**src/rtl/hybrid_noc_router_output_pkg.sv**
```systemverilog
// Shared sizing helpers for the hybrid NoC router output stage.
// LUT entries reserve the value PORTS as the idle marker.
package hybrid_noc_router_output_pkg;

    function automatic int clog2_min1(input int n);
        return (n <= 1) ? 1 : $clog2(n);
    endfunction

    function automatic int lut_entry_w(input int ports);
        return clog2_min1(ports + 1);
    endfunction

    function automatic int slot_w(input int lut_size);
        return clog2_min1(lut_size);
    endfunction

    function automatic int idle_entry(input int ports);
        return ports;
    endfunction

endpackage

```
**src/rtl/hybrid_noc_router_output_fifo.sv**
```systemverilog
// Best-effort output FIFO: flit plus last marker, push/pop, full/empty.
// Storage is not reset; the count alone defines validity.
module noc_output_fifo
    import hybrid_noc_router_output_pkg::*;
#(
    parameter int WIDTH = 32,
    parameter int DEPTH = 2
) (
    input  logic             clk,
    input  logic             rst,
    input  logic             push,
    input  logic [WIDTH-1:0] push_data,
    input  logic             push_last,
    input  logic             pop,
    output logic [WIDTH-1:0] head_data,
    output logic             head_last,
    output logic             full,
    output logic             empty
);

    localparam int AW = clog2_min1(DEPTH);
    localparam int CW = $clog2(DEPTH + 1);

    logic [WIDTH-1:0] mem_data [DEPTH];
    logic             mem_last [DEPTH];
    logic [AW-1:0]    rd_ptr;
    logic [AW-1:0]    wr_ptr;
    logic [CW-1:0]    count;
    logic             do_push;
    logic             do_pop;

    function automatic logic [AW-1:0] nxt(input logic [AW-1:0] p);
        return (p == AW'(DEPTH - 1)) ? '0 : p + 1'b1;
    endfunction

    assign full      = (count == CW'(DEPTH));
    assign empty     = (count == '0);
    assign do_pop    = pop && !empty;
    assign do_push   = push && (!full || do_pop);
    assign head_data = mem_data[rd_ptr];
    assign head_last = mem_last[rd_ptr];

    always_ff @(posedge clk) begin
        if (do_push) begin
            mem_data[wr_ptr] <= push_data;
            mem_last[wr_ptr] <= push_last;
        end
    end

    always_ff @(posedge clk or posedge rst) begin
        if (rst) begin
            rd_ptr <= '0;
            wr_ptr <= '0;
            count  <= '0;
        end else begin
            if (do_push) wr_ptr <= nxt(wr_ptr);
            if (do_pop)  rd_ptr <= nxt(rd_ptr);
            if (do_push && !do_pop) count <= count + 1'b1;
            else if (do_pop && !do_push) count <= count - 1'b1;
        end
    end

endmodule

```
**src/rtl/hybrid_noc_router_output.sv**
```systemverilog
// Output stage of a hybrid NoC router port: slot-scheduled TDM traffic
// merged with round-robin wormhole best-effort traffic on one link.
module hybrid_noc_router_output
    import hybrid_noc_router_output_pkg::*;
#(
    parameter int FLIT_WIDTH   = 32,
    parameter int PORTS        = 5,
    parameter int LUT_SIZE     = 16,
    parameter int BE_ENABLED   = 1,
    parameter int BE_PORTS     = 5,
    parameter int OUTPUT_ID    = 0,
    parameter int BUFFER_DEPTH = 2
) (
    input  logic                           clk,
    input  logic                           rst,
    input  logic [PORTS*FLIT_WIDTH-1:0]    tdm_in_flit,
    input  logic [PORTS-1:0]               tdm_in_valid,
    input  logic [PORTS-1:0]               tdm_in_last,
    input  logic [BE_PORTS*FLIT_WIDTH-1:0] be_in_flit,
    input  logic [BE_PORTS-1:0]            be_in_valid,
    input  logic [BE_PORTS-1:0]            be_in_last,
    output logic [BE_PORTS-1:0]            be_in_ready,
    output logic [FLIT_WIDTH-1:0]          out_flit,
    output logic                           out_last,
    output logic                           tdm_out_valid,
    output logic                           be_out_valid,
    input  logic                           be_out_ready,
    input  logic [lut_entry_w(PORTS)-1:0]  lut_conf_data,
    input  logic [clog2_min1(PORTS)-1:0]   lut_conf_sel,
    input  logic [slot_w(LUT_SIZE)-1:0]    lut_conf_slot,
    input  logic                           lut_conf_valid
);

    localparam int EW = lut_entry_w(PORTS);
    localparam int SW = slot_w(LUT_SIZE);
    localparam int PW = clog2_min1(PORTS);
    localparam int FW = FLIT_WIDTH;
    localparam logic [EW-1:0] IDLE = EW'(idle_entry(PORTS));

    logic [SW-1:0] slot;
    logic [EW-1:0] lut [LUT_SIZE];
    logic [EW-1:0] cur_entry;
    logic          tdm_hit;
    logic [FW-1:0] tdm_sel_flit;
    logic          tdm_sel_last;
    logic [FW-1:0] tdm_flit_q;
    logic          tdm_last_q;
    logic [FW-1:0] be_flit;
    logic          be_last;

    // Idle entries (>= PORTS) never match a port, so no range check is needed.
    always_comb begin
        cur_entry    = lut[slot];
        tdm_hit      = 1'b0;
        tdm_sel_flit = '0;
        tdm_sel_last = 1'b0;
        for (int p = 0; p < PORTS; p++) begin
            if (cur_entry == EW'(p) && tdm_in_valid[p]) begin
                tdm_hit      = 1'b1;
                tdm_sel_flit = tdm_in_flit[p*FW +: FW];
                tdm_sel_last = tdm_in_last[p];
            end
        end
    end

    always_ff @(posedge clk or posedge rst) begin
        if (rst) begin
            slot          <= '0;
            tdm_out_valid <= 1'b0;
            tdm_flit_q    <= '0;
            tdm_last_q    <= 1'b0;
            for (int i = 0; i < LUT_SIZE; i++) lut[i] <= IDLE;
        end else begin
            slot          <= slot + 1'b1;
            tdm_out_valid <= tdm_hit;
            tdm_flit_q    <= tdm_sel_flit;
            tdm_last_q    <= tdm_sel_last;
            if (lut_conf_valid && lut_conf_sel == PW'(OUTPUT_ID))
                lut[lut_conf_slot] <= lut_conf_data;
        end
    end

    assign out_flit = tdm_out_valid ? tdm_flit_q : be_flit;
    assign out_last = tdm_out_valid ? tdm_last_q : be_last;

    if (BE_ENABLED != 0) begin : g_be
        localparam int BW = clog2_min1(BE_PORTS);

        logic          grant_valid;
        logic [BW-1:0] grant_idx;
        logic [BW-1:0] rr_ptr;
        logic          pick_valid;
        logic [BW-1:0] pick_idx;
        logic          cur_valid;
        logic [BW-1:0] cur_idx;
        logic          fifo_full;
        logic          fifo_empty;
        logic          push;
        logic          pop;
        logic [FW-1:0] push_flit;
        logic          push_last;
        logic [FW-1:0] head_flit;
        logic          head_last;

        always_comb begin
            int idx;
            idx        = 0;
            pick_valid = 1'b0;
            pick_idx   = '0;
            for (int i = 0; i < BE_PORTS; i++) begin
                idx = (int'(rr_ptr) + i) % BE_PORTS;
                if (!pick_valid && be_in_valid[idx]) begin
                    pick_valid = 1'b1;
                    pick_idx   = BW'(idx);
                end
            end
        end

        // A held wormhole grant overrides the fresh round-robin pick.
        assign cur_valid = grant_valid || pick_valid;
        assign cur_idx   = grant_valid ? grant_idx : pick_idx;

        always_comb begin
            be_in_ready = '0;
            push_flit   = '0;
            push_last   = 1'b0;
            for (int g = 0; g < BE_PORTS; g++) begin
                if (cur_idx == BW'(g)) begin
                    be_in_ready[g] = cur_valid && !fifo_full && !rst;
                    push_flit      = be_in_flit[g*FW +: FW];
                    push_last      = be_in_last[g];
                end
            end
        end

        assign push         = |(be_in_valid & be_in_ready);
        assign be_out_valid = !tdm_out_valid && !fifo_empty;
        assign pop          = be_out_valid && be_out_ready;
        assign be_flit      = be_out_valid ? head_flit : '0;
        assign be_last      = be_out_valid && head_last;

        always_ff @(posedge clk or posedge rst) begin
            if (rst) begin
                grant_valid <= 1'b0;
                grant_idx   <= '0;
                rr_ptr      <= '0;
            end else if (push) begin
                if (push_last) begin
                    grant_valid <= 1'b0;
                    rr_ptr      <= (cur_idx == BW'(BE_PORTS - 1)) ?
                                   '0 : cur_idx + 1'b1;
                end else begin
                    grant_valid <= 1'b1;
                    grant_idx   <= cur_idx;
                end
            end
        end

        noc_output_fifo #(
            .WIDTH (FW),
            .DEPTH (BUFFER_DEPTH)
        ) u_fifo (
            .clk       (clk),
            .rst       (rst),
            .push      (push),
            .push_data (push_flit),
            .push_last (push_last),
            .pop       (pop),
            .head_data (head_flit),
            .head_last (head_last),
            .full      (fifo_full),
            .empty     (fifo_empty)
        );
    end else begin : g_no_be
        assign be_in_ready  = '0;
        assign be_out_valid = 1'b0;
        assign be_flit      = '0;
        assign be_last      = 1'b0;
    end

endmodule

```
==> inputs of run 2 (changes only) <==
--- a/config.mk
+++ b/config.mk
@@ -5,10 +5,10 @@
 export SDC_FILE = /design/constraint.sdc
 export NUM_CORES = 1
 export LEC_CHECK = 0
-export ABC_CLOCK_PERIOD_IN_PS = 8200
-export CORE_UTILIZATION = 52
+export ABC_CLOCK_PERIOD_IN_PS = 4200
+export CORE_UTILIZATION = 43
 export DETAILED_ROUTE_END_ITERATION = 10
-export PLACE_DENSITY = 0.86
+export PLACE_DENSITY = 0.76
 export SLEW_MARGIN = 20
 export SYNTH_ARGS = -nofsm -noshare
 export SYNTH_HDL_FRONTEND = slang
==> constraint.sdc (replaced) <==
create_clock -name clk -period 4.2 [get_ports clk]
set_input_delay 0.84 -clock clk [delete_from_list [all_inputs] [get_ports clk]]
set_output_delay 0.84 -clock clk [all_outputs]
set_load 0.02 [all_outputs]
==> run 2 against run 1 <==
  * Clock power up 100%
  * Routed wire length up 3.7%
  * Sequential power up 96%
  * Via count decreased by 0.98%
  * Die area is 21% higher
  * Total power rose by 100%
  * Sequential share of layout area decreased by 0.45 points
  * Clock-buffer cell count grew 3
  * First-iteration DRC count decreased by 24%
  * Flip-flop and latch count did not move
## src/rtl/cpu15_pkg.sv

```systemverilog
// Shared types and constants for the 15-bit CPU fetch path.
package cpu15_pkg;

    localparam int ADDR_W  = 8;
    localparam int INSTR_W = 15;
    localparam int OPC_W   = 4;

    localparam logic [OPC_W-1:0]  HLT_OPC  = 4'b1111;
    localparam logic [ADDR_W-1:0] RESET_PC = 8'h00;

    typedef enum logic [2:0] {
        IDLE,
        FETCH,
        WAIT,
        ISSUE,
        HALT,
        BREAK
    } state_t;

    function automatic logic [OPC_W-1:0] get_opc(input logic [INSTR_W-1:0] instr);
        return instr[INSTR_W-1 -: OPC_W];
    endfunction

endpackage

```

## src/rtl/fetch_ctrl.sv

```systemverilog
// Instruction-fetch sequencer: owns P_COUNT, hides the ROM read latency, issues words over valid/ack.
// Optional breakpoint support is compiled in with FETCH_BREAKPOINT_EN.
module fetch_ctrl
    import cpu15_pkg::*;
(
    input  logic               CLK_FT,
    input  logic               RESET_N,
    input  logic               RUN,
    input  logic [INSTR_W-1:0] PROM_OUT,
    output logic [ADDR_W-1:0]  P_COUNT,
    output logic [INSTR_W-1:0] INSTR,
    output logic               INSTR_VALID,
    input  logic               INSTR_ACK,
    input  logic               JMP_EN,
    input  logic [ADDR_W-1:0]  JMP_ADDR,
`ifdef FETCH_BREAKPOINT_EN
    input  logic [ADDR_W-1:0]  BP_ADDR,
    input  logic               BP_ARM,
    input  logic               CONTINUE,
    output logic               BP_HIT,
`endif
    output logic               HALTED
);

    state_t            state;
    logic [ADDR_W-1:0] pc_step;

    // Address taken by a retired non-hlt instruction: jump target or sequential successor.
    always_comb begin
        pc_step = JMP_EN ? JMP_ADDR : P_COUNT + ADDR_W'(1);
    end

`ifdef FETCH_BREAKPOINT_EN
    logic bp_now;
    logic bp_step;

    always_comb begin
        bp_now  = BP_ARM && (P_COUNT == BP_ADDR);
        bp_step = BP_ARM && (pc_step == BP_ADDR);
    end
`endif

    always_ff @(posedge CLK_FT or negedge RESET_N) begin
        if (!RESET_N) begin
            state       <= IDLE;
            P_COUNT     <= RESET_PC;
            INSTR       <= '0;
            INSTR_VALID <= 1'b0;
            HALTED      <= 1'b0;
`ifdef FETCH_BREAKPOINT_EN
            BP_HIT      <= 1'b0;
`endif
        end else begin
            unique case (state)
                IDLE: begin
                    if (RUN) begin
`ifdef FETCH_BREAKPOINT_EN
                        state  <= bp_now ? BREAK : FETCH;
                        BP_HIT <= bp_now;
`else
                        state  <= FETCH;
`endif
                    end
                end
                // ROM registers P_COUNT on this edge; data arrives during WAIT.
                FETCH: state <= WAIT;
                WAIT: begin
                    INSTR       <= PROM_OUT;
                    INSTR_VALID <= 1'b1;
                    state       <= ISSUE;
                end
                ISSUE: begin
                    if (INSTR_ACK) begin
                        INSTR_VALID <= 1'b0;
                        if (get_opc(INSTR) == HLT_OPC) begin
                            HALTED <= 1'b1;
                            state  <= HALT;
                        end else begin
                            P_COUNT <= pc_step;
                            if (RUN) begin
`ifdef FETCH_BREAKPOINT_EN
                                state  <= bp_step ? BREAK : FETCH;
                                BP_HIT <= bp_step;
`else
                                state  <= FETCH;
`endif
                            end else begin
                                state <= IDLE;
                            end
                        end
                    end
                end
                HALT: state <= HALT;
`ifdef FETCH_BREAKPOINT_EN
                // CONTINUE resumes straight into FETCH so the same breakpoint does not re-trigger.
                BREAK: begin
                    if (!RUN) begin
                        state  <= IDLE;
                        BP_HIT <= 1'b0;
                    end else if (CONTINUE) begin
                        state  <= FETCH;
                        BP_HIT <= 1'b0;
                    end
                end
`endif
                default: state <= IDLE;
            endcase
        end
    end

endmodule

```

======

ABOUT THIS TASK: Extract, from the listing above, every line where the string "entries" occurs.

ANSWER BOX:
// LUT entries reserve the value PORTS as the idle marker.
    // Idle entries (>= PORTS) never match a port, so no range check is needed.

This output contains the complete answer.